A student in a lab heats up 50 g of water using a Bunsen burner and an insulated cup to ensure no heat loss to surroundings. The water is initially at 25 °C and is heated until boiling at 100 °C. How much heat is transferred to the water in the insulated cup in the previous question? The specific heat capacity of water is 4.184 J/K/mol.
My answer was 1.7 but it's wrong. Can someone please help? Thanks
I don't know what the previous question is but for this one, you have
50 g x 4.184 J/g*K x (100-25) = 15,689 J which I would round to 1.6 kJ. Watch the significant figures
Note the Cp for H2O is 4.184 J/g and not J/mol
To calculate the amount of heat transferred to the water, you need to use the equation:
Q = m * c * ΔT
Where:
Q = Heat transferred (in joules)
m = Mass of the water (in grams)
c = Specific heat capacity of water (in J/g·°C)

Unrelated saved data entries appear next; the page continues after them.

===== src/rtl/dcbw_pkg.sv =====
package dcbw_pkg;
  typedef enum logic [1:0] {
    ST_IDLE,
    ST_REQ,
    ST_WAIT,
    ST_EMIT
  } walk_st_e;
endpackage


===== src/rtl/dcbw_ptr_check.sv =====
module dcbw_ptr_check #(
  parameter int AW = 32
) (
  input  logic [AW-1:0] ptr_i,
  output logic          is_end_o,
  output logic          is_misal_o
);
  always_comb begin
    is_end_o   = &ptr_i;
    is_misal_o = !is_end_o && (|ptr_i[2:0]);
  end
endmodule


===== src/rtl/dcbw_loop_guard.sv =====
module dcbw_loop_guard #(
  parameter int CW = 8
) (
  input  logic          clk,
  input  logic          rst_n,
  input  logic          clear_i,
  input  logic [CW-1:0] limit_i,
  input  logic          step_i,
  output logic          last_o
);
  logic [CW-1:0] cnt_q, lim_q;

  always_ff @(posedge clk or negedge rst_n) begin
    if (!rst_n) begin
      cnt_q <= '0;
      lim_q <= CW'(1);
    end else if (clear_i) begin
      cnt_q <= '0;
      lim_q <= (limit_i == '0) ? CW'(1) : limit_i;
    end else if (step_i) begin
      cnt_q <= cnt_q + CW'(1);
    end
  end

  always_comb last_o = ({1'b0, cnt_q} + (CW+1)'(1)) >= {1'b0, lim_q};


  cnt_bound_chk: assert property (@(posedge clk) disable iff (!rst_n)
    cnt_q <= lim_q);
endmodule


===== src/rtl/dcb_chain_walker.sv =====
module dcb_chain_walker
  import dcbw_pkg::*;
#(
  parameter int AW     = 32,
  parameter int LENW   = 16,
  parameter int INFOW  = 16,
  parameter int MAXBLK = 4,
  parameter int CNTW   = 8,
  parameter int BLKW   = $clog2(MAXBLK + 1)
) (
  input  logic             clk,
  input  logic             rst_n,
  input  logic             start_i,
  input  logic [AW-1:0]    start_addr_i,
  input  logic             stop_i,
  input  logic [BLKW-1:0]  blk_per_dcb_i,
  input  logic [CNTW-1:0]  max_dcb_i,
  output logic             rd_req_valid_o,
  input  logic             rd_req_ready_i,
  output logic [AW-1:0]    rd_addr_o,
  input  logic             rd_resp_valid_i,
  input  logic [63:0]      rd_resp_data_i,
  output logic             blk_valid_o,
  input  logic             blk_ready_i,
  output logic [AW-1:0]    blk_addr_o,
  output logic [LENW-1:0]  blk_len_o,
  output logic [INFOW-1:0] blk_info_o,
  output logic             busy_o,
  output logic             done_irq_o,
  output logic             align_err_o,
  output logic             loop_err_o
);
  localparam int NWORD = 2 + 2 * MAXBLK;
  localparam int IDXW  = $clog2(NWORD);

  walk_st_e          st_q;
  logic [AW-1:0]     base_q, next_q, ptr_q;
  logic [IDXW-1:0]   widx_q;
  logic [BLKW-1:0]   nblk_q, nblk_n;
  logic [LENW-1:0]   len_q;
  logic [INFOW-1:0]  info_q;
  logic              stop_q, irq_q, aerr_q, lerr_q;
  logic              nx_end, nx_misal, st_end, st_misal, at_last_dcb;
  logic              seg_last, accept_start, dcb_step, seg_taken;
  logic              unused_hi;

  assign unused_hi = ^rd_resp_data_i[63:AW];

  dcbw_ptr_check #(.AW(AW)) u_next_chk (
    .ptr_i(next_q), .is_end_o(nx_end), .is_misal_o(nx_misal));
  dcbw_ptr_check #(.AW(AW)) u_start_chk (
    .ptr_i(start_addr_i), .is_end_o(st_end), .is_misal_o(st_misal));

  always_comb begin
    if (blk_per_dcb_i == '0)                   nblk_n = BLKW'(1);
    else if (blk_per_dcb_i > BLKW'(MAXBLK))    nblk_n = BLKW'(MAXBLK);
    else                                       nblk_n = blk_per_dcb_i;
    seg_last     = (int'(widx_q) == 2 * int'(nblk_q) + 1);
    accept_start = (st_q == ST_IDLE) && start_i && !st_end && !st_misal;
    seg_taken    = (st_q == ST_EMIT) && blk_ready_i;
    dcb_step     = seg_taken && seg_last && !stop_q;
  end

  dcbw_loop_guard #(.CW(CNTW)) u_guard (
    .clk(clk), .rst_n(rst_n), .clear_i(accept_start), .limit_i(max_dcb_i),
    .step_i(dcb_step), .last_o(at_last_dcb));

  always_ff @(posedge clk or negedge rst_n) begin
    if (!rst_n) begin
      st_q   <= ST_IDLE;
      base_q <= '0;
      next_q <= '0;
      ptr_q  <= '0;
      widx_q <= '0;
      nblk_q <= BLKW'(1);
      len_q  <= '0;
      info_q <= '0;
      stop_q <= 1'b0;
      irq_q  <= 1'b0;
      aerr_q <= 1'b0;
      lerr_q <= 1'b0;
    end else begin
      irq_q <= 1'b0;
      if (st_q != ST_IDLE && stop_i) stop_q <= 1'b1;
      unique case (st_q)
        ST_IDLE: if (start_i) begin
          if (st_end || st_misal) begin
            aerr_q <= 1'b1;
            lerr_q <= 1'b0;
          end else begin
            base_q <= start_addr_i;
            widx_q <= '0;
            nblk_q <= nblk_n;
            stop_q <= 1'b0;
            aerr_q <= 1'b0;
            lerr_q <= 1'b0;
            st_q   <= ST_REQ;
          end
        end
        ST_REQ: if (rd_req_ready_i) st_q <= ST_WAIT;
        ST_WAIT: if (rd_resp_valid_i) begin
          if (widx_q == IDXW'(0))      next_q <= rd_resp_data_i[AW-1:0];
          else if (widx_q == IDXW'(1)) info_q <= rd_resp_data_i[INFOW-1:0];
          else if (!widx_q[0])         len_q  <= rd_resp_data_i[LENW-1:0];
          else                         ptr_q  <= rd_resp_data_i[AW-1:0];
          if (widx_q >= IDXW'(3) && widx_q[0]) st_q <= ST_EMIT;
          else begin
            widx_q <= widx_q + IDXW'(1);
            st_q   <= ST_REQ;
          end
        end
        ST_EMIT: if (blk_ready_i) begin
          if (stop_q) st_q <= ST_IDLE;
          else if (!seg_last) begin
            widx_q <= widx_q + IDXW'(1);
            st_q   <= ST_REQ;
          end else if (nx_end) begin
            irq_q <= 1'b1;
            st_q  <= ST_IDLE;
          end else if (nx_misal) begin
            aerr_q <= 1'b1;
            st_q   <= ST_IDLE;
          end else if (at_last_dcb) begin
            lerr_q <= 1'b1;
            st_q   <= ST_IDLE;
          end else begin
            base_q <= next_q;
            widx_q <= '0;
            st_q   <= ST_REQ;
          end
        end
        default: st_q <= ST_IDLE;
      endcase
    end
  end

  always_comb begin
    rd_req_valid_o = (st_q == ST_REQ);
    rd_addr_o      = base_q + AW'({widx_q, 3'b000});
    blk_valid_o    = (st_q == ST_EMIT);
    blk_addr_o     = ptr_q;
    blk_len_o      = len_q;
    blk_info_o     = info_q;
    busy_o         = (st_q != ST_IDLE);
    done_irq_o     = irq_q;
    align_err_o    = aerr_q;
    loop_err_o     = lerr_q;
  end


  rd_req_hold_chk: assert property (@(posedge clk) disable iff (!rst_n)
    rd_req_valid_o && !rd_req_ready_i |=> rd_req_valid_o && $stable(rd_addr_o));

  rd_addr_align_chk: assert property (@(posedge clk) disable iff (!rst_n)
    rd_req_valid_o |-> rd_addr_o[2:0] == 3'b000);

  blk_hold_chk: assert property (@(posedge clk) disable iff (!rst_n)
    blk_valid_o && !blk_ready_i |=> blk_valid_o && $stable(blk_addr_o)
      && $stable(blk_len_o) && $stable(blk_info_o));

  irq_pulse_chk: assert property (@(posedge clk) disable iff (!rst_n)
    done_irq_o |=> !done_irq_o);

  irq_idle_chk: assert property (@(posedge clk) disable iff (!rst_n)
    done_irq_o |-> !busy_o && !rd_req_valid_o);

  align_halt_chk: assert property (@(posedge clk) disable iff (!rst_n)
    $rose(align_err_o) |-> !busy_o && !done_irq_o);
endmodule


===== config.mk =====
export PLATFORM = sky130hd
export DESIGN_NAME = dcb_chain_walker
export DESIGN_NICKNAME = d
export VERILOG_FILES = /design/src/rtl/dcbw_pkg.sv /design/src/rtl/dcbw_ptr_check.sv /design/src/rtl/dcbw_loop_guard.sv /design/src/rtl/dcb_chain_walker.sv
export SDC_FILE = /design/constraint.sdc
export NUM_CORES = 1
export LEC_CHECK = 0
export CAP_MARGIN = 10
export CORE_MARGIN = 5
export CORE_UTILIZATION = 60
export CTS_BUF_LIST = sky130_fd_sc_hd__clkbuf_4 sky130_fd_sc_hd__clkbuf_8 sky130_fd_sc_hd__clkbuf_16
export CTS_CLUSTER_SIZE = 14
export DETAILED_ROUTE_END_ITERATION = 10
export DONT_BUFFER_PORTS = 1
export PLACE_DENSITY = 0.84
export SLEW_MARGIN = 30
export SYNTH_ARGS = -nofsm -noshare
export SYNTH_HDL_FRONTEND = slang
export SYNTH_HIERARCHICAL = 1
export SYNTH_SLANG_ARGS = --single-unit

===== constraint.sdc =====
create_clock -name clk -period 4.6 [get_ports clk]
set_input_delay 0.69 -clock clk [delete_from_list [all_inputs] [get_ports clk]]
set_output_delay 0.69 -clock clk [all_outputs]
set_load 0.03 [all_outputs]

==> impl_results.rst <==
.. list-table::
   :header-rows: 1

   * - Metric
     - Value
   * - Status
     - complete, no violations
   * - Fraction of the mapped netlist area in adder cells
     - 0.0287
   * - Stage delay of the slowest cell on the critical path
     - 0.46 ns
   * - Largest net degree at the start of global routing
     - 156
   * - RR Startpoint
     - u_guard/cnt_q[0]$_DFFE_PN0P_
   * - IR Drop Worst-Case VDD
     - 0.522 mV
   * - Delay-heaviest family, CP
     - simple AND/OR/NAND/NOR gates
   * - All-layer global routing usage
     - 0.247
   * - Vias
     - 4950
   * - Initial core utilization
     - 0.610
   * - Die Wd
     - 123 µm
   * - Cell Pwr Density
     - 772 nW/µm²
   * - Min Clock Period, post-route
     - 3.81 ns
   * - Worst endpoint data arrival time
     - 4.16 ns
   * - Number of vias per cell after detailed routing
     - 6.12
   * - Final number of setup-violating endpoints
     - 0
   * - Largest driver fanout on the critical path
     - 7
   * - End of the worst register-to-register path
     - widx_q[3]$_DFFE_PN0P_
   * - Worst-case register-to-register setup slack
     - 0.79 ns
   * - Share of cells above drive strength 1
     - 0.328
   * - Post-synthesis sequential element count
     - 157
   * - Syn nets
     - 755
   * - Slowest-stage cell, CP
     - sky130_fd_sc_hd__or3_1
   * - Synthesized-area fraction occupied by xor and xnor cells
     - 0.0468
   * - Category of the most critical setup path
     - flip-flop to flip-flop
   * - Cell area after placement
     - 7790 µm²
   * - Ys async rst share
     - 1.00
   * - Post-route fraction of the period consumed by the critical path
     - 0.828
   * - Number of detailed-routing iterations run before antenna repair
     - 4
   * - Post-synthesis share of cell area spent on and, or, nand and nor gates
     - 0.109
   * - Crit path capture type
     - flip-flop
   * - Clock Tree Root
     - sky130_fd_sc_hd__clkbuf_16
   * - Signed area change from the synthesized netlist to the final layout
     - 9.70%
   * - Post-detailed-route DRC marker count
     - 0
   * - Total Neg Setup Slack
     - 0 ns
   * - Dominant combinational cell family by area after synthesis
     - multiplexers
   * - Final wirelength
     - 17900 µm
   * - CTS tree
     - yes
   * - Final-report max-slew violation count
     - 0
   * - Number of rows in the core area
     - 41
   * - Final-stage net count
     - 755
   * - Later-pin clock latency in the skew report
     - 0.43 ns
   * - Area fraction in compound gates after synthesis
     - 0.0401
   * - Top FF cell, synth
     - sky130_fd_sc_hd__dfrtp_1
   * - Critical path data required time
     - 4.95 ns
   * - Synthesized instance count
     - 624
   * - Commonest cells in the netlist
     - sky130_fd_sc_hd__mux2_2, sky130_fd_sc_hd__dfrtp_1, sky130_fd_sc_hd__nand2_1
   * - Vias in the first global route
     - 5354
   * - H-tree depth
     - 4
   * - TritonCTS sink count
     - 157
   * - Worst clock skew
     - 0.00956 ns
   * - Most common cell in the synthesized netlist
     - sky130_fd_sc_hd__mux2_2
   * - Achievable Freq
     - 0.263 GHz
   * - Chain of cells forming the critical path
     - ha_1, nand3_1, nor2_1, xor2_1, ha_1, a21oi_1, nand2_1, a221oi_1, o21ai_0, or3_1, a311o_1, or3_1, a21oi_2
   * - Number of routed nets with antenna violations
     - 0
   * - Biggest area contributors in the synthesized netlist
     - sky130_fd_sc_hd__dfrtp_1, sky130_fd_sc_hd__mux2_2, sky130_fd_sc_hd__xnor2_1
   * - Number of antenna violations at the first check in global routing
     - 0
   * - Iteration-0 DRC count of the detailed router
     - 319
   * - Number of library cell types mapped by synthesis
     - 56
   * - Number of enable-type register cells in the synthesized netlist
     - 0
   * - Cts bufs inserted
     - 17
   * - Yosys warns
     - 6
   * - Slew at the pin closest to its max-slew limit
     - 0.976 ns
   * - DP HPWL
     - 13000 µm
   * - Antenna Cells
     - 0
   * - Count of buffer and inverter cells on the critical path
     - 0
   * - Classification of the worst-slack hold path
     - input port to asynchronous set/reset pin
   * - Slew headroom
     - 0.347
   * - Grt ovf
     - 0
   * - Sequential area share after synthesis
     - 0.512
   * - Leakage dissipation
     - 3.77 nW
   * - RSZ-0062 raised after global routing
     - false
   * - Crit path launch type
     - flip-flop
   * - Die H
     - 123 µm
   * - Standard cell core area
     - 12600 µm²
   * - Final hold violation count
     - 0
   * - RePlAce Congestion
     - 0.893
   * - Clock input transition at the sequential cells of the worst setup and hold paths
     - 0.07 ns
   * - Buffers inserted by post-CTS timing repair
     - 0
   * - Share of the synthesized area in the top cell type
     - 0.506
   * - Port Buffer Count
     - 0
   * - Max-cap violations
     - 0
   * - Mux contribution to synthesized area
     - 0.236
   * - DIE AREA
     - 15100 µm²
   * - Mean post-synth cell area
     - 12.3 µm²
   * - Wire length of the first global-routing pass
     - 28300 µm
   * - Cells on worst reg2reg path
     - 13
   * - Routed length per instance
     - 22.2 µm
   * - Total I/O pin count
     - 216
   * - Mapped Area
     - 7670 µm²
   * - Area leader, netlist
     - sky130_fd_sc_hd__dfrtp_1
   * - Design Area, Final
     - 8420 µm²
   * - Max Buffers Root-to-Sink
     - 2
-- per-layer routing --
| layer | share of wire | global-route usage | vias up | wire length, µm |
|---|---|---|---|---|
| met5 | 0 | 0 | - | 0 |
| met4 | 0.034 | 0.108 | 0 | 603 |
| met3 | 0.075 | 0.0851 | 47 | 1340 |
| met2 | 0.49 | 0.396 | 191 | 8860 |
| met1 | 0.40 | 0.303 | 2475 | 7150 |
| li1 | - | - | 2237 | - |
-- layout make-up --
type	instances	area, µm²
timing repair buffer	6	65.1
clock buffer	17	425
inverter	18	67.6
multi-input combinational	424	3540
fill	908	4150
clock inverter	15	173
sequential	157	3930
tap	172	215
-- cells in the final DEF, fill, tap and decap left out, drive strengths merged, types with 2 or more instances in the layout --
| cell type | instances |
|---|---|
| a21oi | 18 |
| a22o | 2 |
| and2 | 4 |
| and3 | 6 |
| and4 | 3 |
| buf | 6 |
| clkbuf | 17 |
| clkinv | 5 |
| dfrtp | 155 |
| dfstp | 2 |
| ha | 16 |
| inv | 27 |
| mux2 | 158 |
| mux2i | 3 |
| nand2 | 35 |
| nand2b | 3 |
| nand3 | 19 |
| nand4 | 26 |
| nor2 | 25 |
| nor2b | 6 |
| nor3 | 10 |
| nor3b | 3 |
| nor4 | 7 |
| o21ai | 16 |
| or3 | 5 |
| xnor2 | 25 |
| xor2 | 16 |
-- power breakdown --
group          leakage, nW  internal, mW  total (mW)  switching, mW
clock network        0.298         0.777        1.41          0.632
logic                 1.50         0.904        1.97           1.06
registers             1.97          2.00        3.12           1.12
total                 3.77          3.68        6.50           2.82
-- repair_timing --
action,in CTS,in global routing
gates resized for setup,0,0
hold buffers,1,0
endpoints found under the hold margin,155,0
-- worst reg2reg max path, delay by kind of cell (launching register included) --
| kind | cells | cell delay (ns) |
|---|---|---|
| xor+xnor | 1 | 0.21 |
| simple gates | 5 | 1.29 |
| flops | 1 | 0.43 |
| fa+ha+maj | 2 | 0.55 |
| compound gates | 5 | 1.25 |
-- sequential cells by signal (all words and copies together), names as in the netlist, 3 cells and up --
register,cells
base_q,32
blk_addr_o,32
blk_info_o,16
blk_len_o,16
nblk_q,3
next_q,32
u_guard/cnt_q,8
u_guard/lim_q,8
widx_q,4
-- worst max path at each step --
stage	startpoint	end	slack [ns]	cells past startpoint
2_1_floorplan	u_guard/cnt_q[0]$_DFFE_PN0P_	widx_q[2]$_DFFE_PN0P_	1.33	13
3_3_place_gp	u_guard/cnt_q[0]$_DFFE_PN0P_	widx_q[2]$_DFFE_PN0P_	1.07	13
3_5_place_dp	u_guard/cnt_q[0]$_DFFE_PN0P_	widx_q[3]$_DFFE_PN0P_	0.94	13
4_1_cts	widx_q[0]$_DFFE_PN0P_	rd_addr_o[29]	0.84	7
5_1_grt	u_guard/cnt_q[0]$_DFFE_PN0P_	widx_q[3]$_DFFE_PN0P_	0.53	13
6_report	u_guard/cnt_q[0]$_DFFE_PN0P_	widx_q[3]$_DFFE_PN0P_	0.79	13
-- metrics by stage --
step	worst slack [ns]	total power [mW]	cells	hold slack (ns)	utilization
after global routing	0.527	6.84	809	0.0791	0.670
after CTS	0.843	6.53	809	0.0844	0.670
final	0.792	6.50	809	0.102	0.670
after detailed placement	0.941	5.06	776	0.399	0.620
after floorplan	1.33	4.63	624	0.394	-
after global placement	1.07	4.94	776	0.400	0.620
-- logic make-up after synthesis --
kind of cell               Yosys count
xor gates and xnor gates            41
buffers and inverters               43
DFF                                157
AOI/OAI and AO/OA                   50
muxes                              161
adders and majority gates           17
and+or+nand+nor                    155
No activity file was read; power rests on OpenSTA's default activity.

ΔT = Change in temperature (in °C)
Given:
Mass of water (m) = 50 g
Specific heat capacity of water (c) = 4.184 J/g·°C
Initial temperature (T1) = 25 °C
Final temperature (T2) = 100 °C
Now, calculate the change in temperature:
ΔT = T2 - T1
ΔT = 100 °C - 25 °C
ΔT = 75 °C
Next, substitute the values into the equation to calculate the heat transferred:
Q = m * c * ΔT
Q = 50 g * 4.184 J/g·°C * 75 °C
Calculating further:
Q = 2092 J
Therefore, the correct answer is that 2092 joules of heat were transferred to the water in the insulated cup.
To calculate the amount of heat transferred to the water, you can use the formula:
Q = m × c × ΔT
Where:
Q is the heat transferred
m is the mass of the water
c is the specific heat capacity of water
ΔT is the change in temperature
In this case, the mass of the water (m) is 50 g, the specific heat capacity of water (c) is 4.184 J/K/mol, and the change in temperature (ΔT) is the difference between the final and initial temperatures, which is 100 °C - 25 °C = 75 °C.
However, before using this formula, we need to convert grams to moles because the specific heat capacity of water is given in J/K/mol.
To convert grams to moles, you can use the molar mass of water, which is approximately 18 g/mol.
mol = mass (g) ÷ molar mass (g/mol)
= 50 g ÷ 18 g/mol
≈ 2.78 mol
Now we can calculate the heat transferred:
Q = m × c × ΔT
= 2.78 mol × 4.184 J/K/mol × 75 °C
≈ 876 J (rounded to three significant figures)
So the amount of heat transferred to the water in the insulated cup is approximately 876 J.